China launched its second manned space mission, sending two astronauts into orbit as it opened a new chapter in its ambitious drive to become a global space power.
Shenzhou VI, based on Soviet Soyuz technology, lifted off on a Long March 2F carrier rocket from Jiuquan Satellite Launch Center at 9 am (0100 GMT) for a five-day mission carrying air force pilots Fei Junlong and Nie Haisheng.
It entered a fixed orbit 21 minutes later.
Having two crew on board is a departure from October 2003, when Yang Liwei spent 21 hours on a solo odyssey —— a mission that made China only the third country after the United States and former Soviet Union to achieve the feat.
Some 40 seconds after Wednesday's launch the craft disappeared into the clouds, but a camera on board showed Nie waving as the launch centre said lift off and all signals were "normal".
"I feel good," said Fei in his first tranmission from the craft.
Fei, 40, and Nie, 41, were seen off by Premier Wen Jiabao, who was at the launch pad to drum up nationalistic sentiment, saying he believed "the astronauts will accomplish the glorious and sacred mission".
"You will once again show that the Chinese people have the will, confidence and capability to mount scientific peaks ceaselessly," Wen said, adding that the whole country expects "their victorious return from the mission."

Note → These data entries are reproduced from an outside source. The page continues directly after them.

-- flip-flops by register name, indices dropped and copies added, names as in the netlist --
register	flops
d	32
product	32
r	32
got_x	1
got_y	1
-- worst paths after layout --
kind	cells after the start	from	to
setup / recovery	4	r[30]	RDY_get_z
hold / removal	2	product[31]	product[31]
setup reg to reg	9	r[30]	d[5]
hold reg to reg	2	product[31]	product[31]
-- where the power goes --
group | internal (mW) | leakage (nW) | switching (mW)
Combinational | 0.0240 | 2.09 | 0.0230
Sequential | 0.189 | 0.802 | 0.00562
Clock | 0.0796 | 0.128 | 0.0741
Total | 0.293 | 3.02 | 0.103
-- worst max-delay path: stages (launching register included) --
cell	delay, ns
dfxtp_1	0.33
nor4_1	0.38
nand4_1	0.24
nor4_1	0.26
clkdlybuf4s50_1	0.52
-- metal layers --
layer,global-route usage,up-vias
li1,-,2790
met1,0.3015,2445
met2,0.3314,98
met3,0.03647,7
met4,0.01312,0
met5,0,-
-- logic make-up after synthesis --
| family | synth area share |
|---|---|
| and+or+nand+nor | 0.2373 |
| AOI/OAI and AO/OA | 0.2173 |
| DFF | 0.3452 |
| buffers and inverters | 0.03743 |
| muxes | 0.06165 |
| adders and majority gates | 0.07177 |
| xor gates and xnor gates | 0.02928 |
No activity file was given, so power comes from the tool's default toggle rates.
==> flow/design.v <==
module IMem(AddrIn,InsOut);
  input[31:0] AddrIn;            
  output[31:0] InsOut;           
  wire[31:0] ROM[31:0];          
  assign ROM[0]=32'h0000008e;  
  assign ROM[1]=32'h0000010e;
  assign ROM[2]=32'h00110102;
  assign ROM[3]=32'h0000018e;
  assign ROM[4]=32'h00b18182;
  assign ROM[5]=32'h00208081;
  assign ROM[6]=32'h00110102;
  assign ROM[7]=32'hfe310f11;
  assign ROM[8]=32'h00008f82;
  assign ROM[9]=32'h00000012;  
  assign InsOut=ROM[AddrIn];
endmodule
==> flow/run.sh <==
#!/bin/bash
# OpenROAD 26Q1-2900-gdf79404cd8, Yosys 0.63+post, stock flow scripts
make -C /OpenROAD-flow-scripts/flow DESIGN_CONFIG=/design/flow/config.mk WORK_HOME=/design/flow/orfs finish
==> flow/config.mk <==
export PLATFORM = sky130hd
export DESIGN_NAME = IMem
export DESIGN_NICKNAME = IMem
export VERILOG_FILES = /design/flow/design.v
export SDC_FILE = /design/flow/constraint.sdc
export NUM_CORES = 4
export LEC_CHECK = 1
export CORE_AREA = 10 10 70 70
export DIE_AREA = 0 0 80 80
==> flow/constraint.sdc <==
current_design IMem

set clk_period 2.6
set clk_io_pct 0.2

create_clock -name clk0 -period $clk_period

set non_clock_inputs [all_inputs -no_clocks]
set_input_delay [expr $clk_period * $clk_io_pct] -clock clk0 $non_clock_inputs
set_output_delay [expr $clk_period * $clk_io_pct] -clock clk0 [all_outputs]
==> flow_metrics.py <==
# Flow results
metrics = {
    "cells_and_area": {
        "flops": 0,
        "regArea_um2": 0,
        "nClkBuffers": 0,
        "layout_top_cell": "clkdlybuf4s50_1",
        "lay_top_cells": "17 x clkdlybuf4s50_1, 10 x conb_1, 6 x dlygate4sd2_1, 6 x buf_4",
        "drive_gt1_share_pct": 28.2,
        "area_growth_pct": 62.2,
    },
    "synthesis": {
        "yosys_cells": 59,
        "ys_seq_share_pct": 0,
        "yosysWarnings": 705,
        "synth_chip_area_um2": 434,
        "syn_area_um2": 434,
        "avgSynthCellArea_um2": 7.36,
        "synth_cells": 59,
        "synth.distinct_cells": 25,
    },
    "worst_setup_path": {
        "critPathCaptureType": "primary output",
        "crit_type": "in2out",
        "critPathRequiredTime_ns": 2.08,
        "arrival_ns": 2.01,
        "startpoint_type": "input port",
        "worstPathMaxFanout": 9,
        "startpoint": "AddrIn[2]",
    },
    "timing": {
        "drv_slew": 0,
        "fin_hold_ws_ns": 1.54,
        "finalHoldViolCount": 0,
        "rsz0062_at_grt": "yes",
        "fin_crit_ns": 2.53,
        "max_freq_mhz": 396,
        "setup_viol": 0,
        "fin_crit_sh_pct": 97.2,
        "fin_tns_setup_ns": 0,
    },
    "pwr": {
        "power_uw": 73.3,
        "vdd_ir_drop_max_mv": 0.0289,
        "power.leakage_uw": 0.000325,
        "power_density_mw_per_mm2": 104,
    },
    "drt": {
        "drt_iter0_markers": 4,
        "wirelength_mm": 1.24,
        "drc": 0,
        "vias": 387,
        "ant_nets": 0,
        "viasPerCell": 3.12,
        "wire_per_inst_um": 9.97,
        "n_antenna_cell": 0,
        "drt_pass1_iterations": 2,
    },
    "clock_network": {
        "cts_setup_buffers": 0,
    },
    "grt": {
        "antenna_found_initial": 0,
        "track_usage_pct": 3.30,
        "grt_pass1_vias": 391,
        "grt_max_degree": 11,
        "gr-total-overflow": 0,
        "grt_pass1_wl_mm": 1.76,
    },
    "place": {
        "gp_congestion": 0.773,
        "place.detailed.hpwl_mm": 1.14,
        "portBuffers": 27,
    },
    "run_status": {
        "status": "finished clean",
    },
    "die": {
        "ios": 64,
        "coreArea_mm2": 0.00342,
        "num_rows": 21,
        "die-width_um": 80,
        "die_y_um": 80,
        "dieArea_mm2": 0.00640,
        "fp_util_pct": 12.7,
    },
    "worst_hold_path": {
        "hold_class": "in2out",
        "hp-start": "AddrIn[4]",
    },
    "run": {
        "maxCapViolations": 0,
        "openroad.warnings": 61,
    },
}
## cell type report
class | instances | area (um2)
fillers | 391 | 2710
inverters | 3 | 11.3
multi-input cells | 40 | 295
well taps | 46 | 57.6
repair buffers | 35 | 340
## kinds of logic (layout without fill, tap and decap cells)
family          count (synthesis)  count (layout)  synth area share, %
buf+inv                        28              38                 47.0
simple gates                   22              22                 40.3
other cells                     1              10                0.864
compound gates                  8               8                 11.8
## power by group
group	switching, uW	internal, uW	total [uW]
Sequential	0	0	0
Clock	0	0	0
Combinational	30.3	43.0	73.3
Total	30.3	43.0	73.3
## through the flow
step / utilization [%] / instance area (um2) / setup WS, ns / std cells
floorplan: - / 468 / 0.678 / 68
global placement: 19.4 / 663 / -0.102 / 124
detailed placement: 19.4 / 663 / -0.117 / 124
CTS: 19.7 / 672 / -0.00611 / 124
global route: 20.6 / 704 / -0.0319 / 124
finish: 20.6 / 704 / 0.0721 / 124
## worst max-delay path: stages
cell and delay [ns]:
clkdlybuf4s50_1 0.47, buf_6 0.14, nand2b_1 0.16, a21oi_1 0.09
nor3_2 0.14, clkdlybuf4s50_1 0.49
## synthesized netlist by cell type, drive strengths merged
master   number  area (um2)
a21oi         5        28.8
nor2          3        13.8
nand2b        2        12.5
inv           3        11.3
nor4          1        12.5
nor4b         1        23.8
nor2b         3        26.3
and2          1        6.26
a2bb2oi       1        8.76
a31oi         1        6.26
nand2         1        3.75
o21bai        1        7.51
or2           1        6.26
conb          1        3.75
nor3b         4        40.0
buf          25         193
nor3          5        30.0
## path summary, 6_finish.rpt
path              cells after the start    endpoint  slack [ns]
setup / recovery                      6  InsOut[20]        0.07
hold / removal                        3   InsOut[4]        1.54
## timing repair
item                       in CTS  in global routing
cloned                          0                  0
setup endpoints to repair      16                 17
pin swaps                       0                  1
gates resized                   9                  9
hold buffers                    0                  0
## per-layer routing
layer	GRT usage (%)	vias to the layer above	part of all wire (%)
met3	0.795	0	7.5
met5	0	-	0
met4	0	0	0
met1	3.36	170	37
met2	6.82	14	55
li1	-	203	-
No activity file was given, so power comes from the tool's default toggle rates.
## flow/run.sh

```bash
#!/bin/bash
# OpenROAD 26Q1-2900-gdf79404cd8, Yosys 0.63+post, stock flow scripts
make -C /OpenROAD-flow-scripts/flow DESIGN_CONFIG=/design/flow/config.mk WORK_HOME=/design/flow/orfs finish
```

## flow/config.mk

```make
export PLATFORM = sky130hd
export DESIGN_NAME = matrix_video
export DESIGN_NICKNAME = matrix_video
export VERILOG_FILES = /design/flow/design.v
export SDC_FILE = /design/flow/constraint.sdc
export NUM_CORES = 4
export LEC_CHECK = 1
export CORE_UTILIZATION = 30
```

## flow/constraint.sdc

```tcl
current_design matrix_video

set clk_period 17.2
set clk_io_pct 0.2

create_clock -name clk0 -period $clk_period [get_ports {clk}]

set non_clock_inputs [all_inputs -no_clocks]
set_input_delay [expr $clk_period * $clk_io_pct] -clock clk0 $non_clock_inputs
set_output_delay [expr $clk_period * $clk_io_pct] -clock clk0 [all_outputs]
```

## flow/design.v

```verilog
module matrix_video(
    input [29:0] address,
    input [31:0] data_in,
    input clk, we,
    output [15:0] to_matrix,
    output [3:0] matrix_col_sel
);
    reg [15:0] buffer [15:0];
    reg [15:0] vmem [15:0];
    reg [3:0] cpointer = 0;
    int i;
    always_ff @(posedge clk) begin
        if(we) begin
            if((address[3])) begin
                for(i = 0; i <= 32; i = i + 1) vmem[i] <= buffer[i];
            end else begin buffer[{address[2:0], 1'b0}] <= data_in[31:16]; buffer[{address[2:0], 1'b1}] <= data_in[15:0]; end
        end
    end
    always_ff @(posedge clk) begin
        cpointer <= cpointer + 1;
    end
    assign matrix_col_sel = cpointer;
    assign to_matrix = {
        vmem[15][15-cpointer],
        vmem[14][15-cpointer],
        vmem[13][15-cpointer],
        vmem[12][15-cpointer],
        vmem[11][15-cpointer],
        vmem[10][15-cpointer],
        vmem[9][15-cpointer],
        vmem[8][15-cpointer],
        vmem[7][15-cpointer],
        vmem[6][15-cpointer],
        vmem[5][15-cpointer],
        vmem[4][15-cpointer],
        vmem[3][15-cpointer],
        vmem[2][15-cpointer],
        vmem[1][15-cpointer],
        vmem[0][15-cpointer]
    };
endmodule : matrix_video
```

==> job_summary.md <==
## Implementation flow summary

| Metric | Value |
|---|---|
| Slowest CP cell | `dfxtp_2` |
| CP Capture Type | `primary output` |
| Max_slew headroom | `46.15%` |
| Number of H-tree levels | `2` |
| Die area | `slightly below 60000 sq um` |
| Int Power | `about 2.0 mW` |
| CTS tree | `built` |
| Synth Warn # | `2` |
| Fraction of registers with async set/reset | `0%` |
| Hold WC Path Type | `reg2reg` |
| Post-synthesis cell count | `around 670` |
| Static Leak | `6.345 nW` |
| GP Congestion | `roughly 0.77` |
| PD cells | `119.7 nW/um^2` |
| WP data required | `~14000 ps` |
| Top Layer Used | `met5` |
| Row count | `88` |
| Mapped cell area | `17510 sq um` |
| Initial DRC Count | `393` |
| Vias per cell | `4.269` |
| Drt pass-1 iters | `4` |
| Yosys cell count | `around 670` |
| Crit start category | `flip-flop` |
| Flop pwr share | `57.2%` |
| Share of layout cells above drive strength 1 | `a little under a fifth` |
| CTS buffer count | `45` |
| PortBufs | `57` |
| Hold Path Cell Cnt | `0` |
| Cell Type Count | `24` |
| Most used cell, CP | `buf_4` |
| Yosys chip area | `17510 sq um` |
| Area grow syn2layout | `17.68%` |
| CTS resizes | `0` |
| WL met1 | `11060 um` |
| Fin Setup TNS | `0 ps` |
| Late-Pin Clk Latency | `560 ps` |
| CP Cell Sequence | `buf_4, buf_4, mux4_1, a22oi_1, nand2_1, clkdlybuf4s50_1` |
| Max Clock Freq | `0.1452 GHz` |
| All-Layer GR Usage | `11.15%` |
| Die Ht | `243.6 um` |
| Crit. path cell count | `6` |
| Hold Violations, Final | `0` |
| Worst R2R Path Depth | `4` |
| First-pass GRT wire length | `45320 um` |
| Slew Viols, Final | `0` |
| Comb power frac | `1.8%` |
| Avg Cell Area, Syn | `approximately 26 sq um` |
| Drt total wl | `roughly 31000 um` |
| Postcts setup bufs | `0` |
| RSZ-0062 raised after global routing | `false` |
| Switching power | `0.4578 mW` |
| Largest net degree at the start of global routing | `65` |
| Net Sw Frac | `between 15 and 20%` |
| Final setup fails | `0` |
| WS Path Type | `reg2out` |
| Max_cap viols | `0` |
| Core Box Area | `57700 sq um` |
| Routed met2 length | `14890 um` |
| Worst Skew | `15.67 ps` |
| Floorplan utilization | `30.35%` |
| CP max FO | `34` |
| Vias | `6737` |
| Arr. time, crit path | `between 3000 and 4000 ps` |
| DR WL/cell | `19.38 um` |
| Total gr overflow | `0` |
| # DRC | `0` |
| Ys flop type | `edfxtp_1` |
| Ports | `84` |
| Cts hold-fix bufs | `0` |
| Number of synthesized flops with an enable pin | `512` |
| Synth Register Bits | `516` |
| Clock Sinks | `516` |
| Actual slew at the worst max-slew pin | `807.8 ps` |
| Clock root buffer | `clkbuf_16` |
| Die Wd | `243.6 um` |
| Crit path time final | `6888 ps` |
| Slowest cell delay on critical path | `roughly 570 ps` |
| Number of global-route vias before repair | `7190` |
| Critical path buffers and inverters | `3` |
| Final HPWL DP | `~18000 um` |
| OpenROAD warnings | `51` |
| DR WL met3 | `between 3000 and 4000 um` |
| Delay-heaviest family, CP | `buffers and inverters` |
| Antenna viol nets, final | `0` |
| Final period util | `40.05%` |
| Initial antenna violation count | `4` |
| Worst-path clk slew | `~60 ps` |
| Status | `finished clean` |
| Worst VDD drop | `0.00006114 V` |
| Clk pwr share | `41.0%` |
| Post-synthesis sequential area ratio | `88.25%` |
| Post-Route Utilization | `35.72%` |
| Max Buffers Root-to-Sink | `3` |
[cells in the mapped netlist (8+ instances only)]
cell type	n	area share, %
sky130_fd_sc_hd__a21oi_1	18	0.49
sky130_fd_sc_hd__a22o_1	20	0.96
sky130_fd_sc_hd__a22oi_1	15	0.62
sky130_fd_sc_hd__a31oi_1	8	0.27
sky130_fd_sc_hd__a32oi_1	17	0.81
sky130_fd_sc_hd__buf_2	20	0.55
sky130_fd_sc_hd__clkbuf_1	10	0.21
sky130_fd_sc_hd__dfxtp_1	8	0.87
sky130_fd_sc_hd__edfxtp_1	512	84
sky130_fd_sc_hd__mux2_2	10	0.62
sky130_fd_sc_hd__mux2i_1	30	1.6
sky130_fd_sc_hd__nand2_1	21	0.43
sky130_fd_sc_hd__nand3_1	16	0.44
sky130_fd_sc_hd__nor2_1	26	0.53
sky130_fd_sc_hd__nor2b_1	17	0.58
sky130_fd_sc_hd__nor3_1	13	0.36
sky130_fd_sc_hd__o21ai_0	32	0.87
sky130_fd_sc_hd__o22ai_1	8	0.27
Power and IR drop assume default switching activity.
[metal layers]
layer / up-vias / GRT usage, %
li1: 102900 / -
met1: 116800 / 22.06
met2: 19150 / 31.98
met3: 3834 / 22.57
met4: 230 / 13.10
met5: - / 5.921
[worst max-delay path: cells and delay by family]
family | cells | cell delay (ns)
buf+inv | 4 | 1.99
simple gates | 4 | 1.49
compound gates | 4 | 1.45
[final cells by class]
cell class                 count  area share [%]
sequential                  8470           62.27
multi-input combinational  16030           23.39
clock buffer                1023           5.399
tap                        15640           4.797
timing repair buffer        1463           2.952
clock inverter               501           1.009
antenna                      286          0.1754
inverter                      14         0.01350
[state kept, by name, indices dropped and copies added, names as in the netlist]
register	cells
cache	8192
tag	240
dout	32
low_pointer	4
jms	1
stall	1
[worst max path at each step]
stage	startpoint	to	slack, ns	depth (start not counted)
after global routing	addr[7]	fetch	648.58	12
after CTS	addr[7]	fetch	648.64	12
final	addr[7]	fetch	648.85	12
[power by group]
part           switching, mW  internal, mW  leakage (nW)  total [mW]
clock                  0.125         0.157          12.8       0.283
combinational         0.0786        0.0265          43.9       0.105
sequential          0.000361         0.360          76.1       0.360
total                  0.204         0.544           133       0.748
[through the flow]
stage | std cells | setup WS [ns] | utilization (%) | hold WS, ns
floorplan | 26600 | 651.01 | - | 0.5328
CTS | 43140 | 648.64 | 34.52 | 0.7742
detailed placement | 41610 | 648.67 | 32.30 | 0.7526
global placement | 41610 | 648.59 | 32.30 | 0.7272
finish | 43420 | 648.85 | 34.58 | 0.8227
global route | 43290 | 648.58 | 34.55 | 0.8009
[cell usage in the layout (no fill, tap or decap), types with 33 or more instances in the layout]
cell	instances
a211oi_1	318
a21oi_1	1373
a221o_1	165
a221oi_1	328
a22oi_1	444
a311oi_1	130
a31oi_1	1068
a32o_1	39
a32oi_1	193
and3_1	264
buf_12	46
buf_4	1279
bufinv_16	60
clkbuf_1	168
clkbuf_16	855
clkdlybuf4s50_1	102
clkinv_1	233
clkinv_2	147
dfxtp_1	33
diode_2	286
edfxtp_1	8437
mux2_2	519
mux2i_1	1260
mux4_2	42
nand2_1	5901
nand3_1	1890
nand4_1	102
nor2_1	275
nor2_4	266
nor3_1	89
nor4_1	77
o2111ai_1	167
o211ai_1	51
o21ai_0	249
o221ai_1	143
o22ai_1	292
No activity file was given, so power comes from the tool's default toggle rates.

Other top leaders including President Hu Jintao and and Vice President Zeng Qinglong watched the event at the Beijing Aerospace Command and Control Centre, Chinese mission control.
Snow was falling at the launch site shortly before lift off but stopped at about the time the astronauts entered their craft, Xinhua news agency reported.
The fact that Wednesday's mission carried two astronauts reflects the twin purposes of China's space program, which aims for both scientific gains and kudos at home and abroad.
"Part of it is technical. If you are two people, you can do more complicated and more sophisticated types of work and experimentation," said Joan Johnson-Freese, an expert on China's space program at the US Naval War College.
"Part of its also too is prestige. Two people is harder than one person," she said.
Shenzhou VI is expected to circle around the Earth for the next 119 hours, or nearly five days, before landing in the Inner Mongolian grasslands.
The craft is based on the robust and thoroughly tested Soviet design for the Soyuz vessel, and consists of three modules.
These include the orbital module where scientific experiments are carried out; the re-entry capsule where the astronauts will spend most of their time; and the service module, which contains fuel and air, solar panels and other technical gear.
Unlike Yang Liwei two years ago, the two astronauts will leave their capsule for lengthy experiments in the orbital module at the nose of the spacecraft, observers said.
"They'll do quite a lot of medical tests, they'll take blood tests, urine tests, and they will also work out what kind of space food works for them" said Brian Harvey, the Dublin-based author of a book on China's space ambitions.
"Because ultimately what they are planning is a space station…… and to do that they will need to learn how do they survive on longer missions."
The flight of Shenzhou VI will also be a thorough and comprehensive test of China's tracking network, which includes tracking stations as far away as Namibia and four tracking ships placed around the oceans of the world.
In Jiuquan city, several hours' drive away from the satellite launch center, a sense of local pride was clearly visible.
"Wishing a successful launch of Shenzhou VI," said a large red poster in front of one of the city's hotels, while billboards advertised special "Shenzhou Rice Wine."
"We're very happy about all this," said Ma Li, a teenage resident of Jiuquan city. "It's amazing that we Chinese gradually have the know-how to pull this kind of thing off," she said.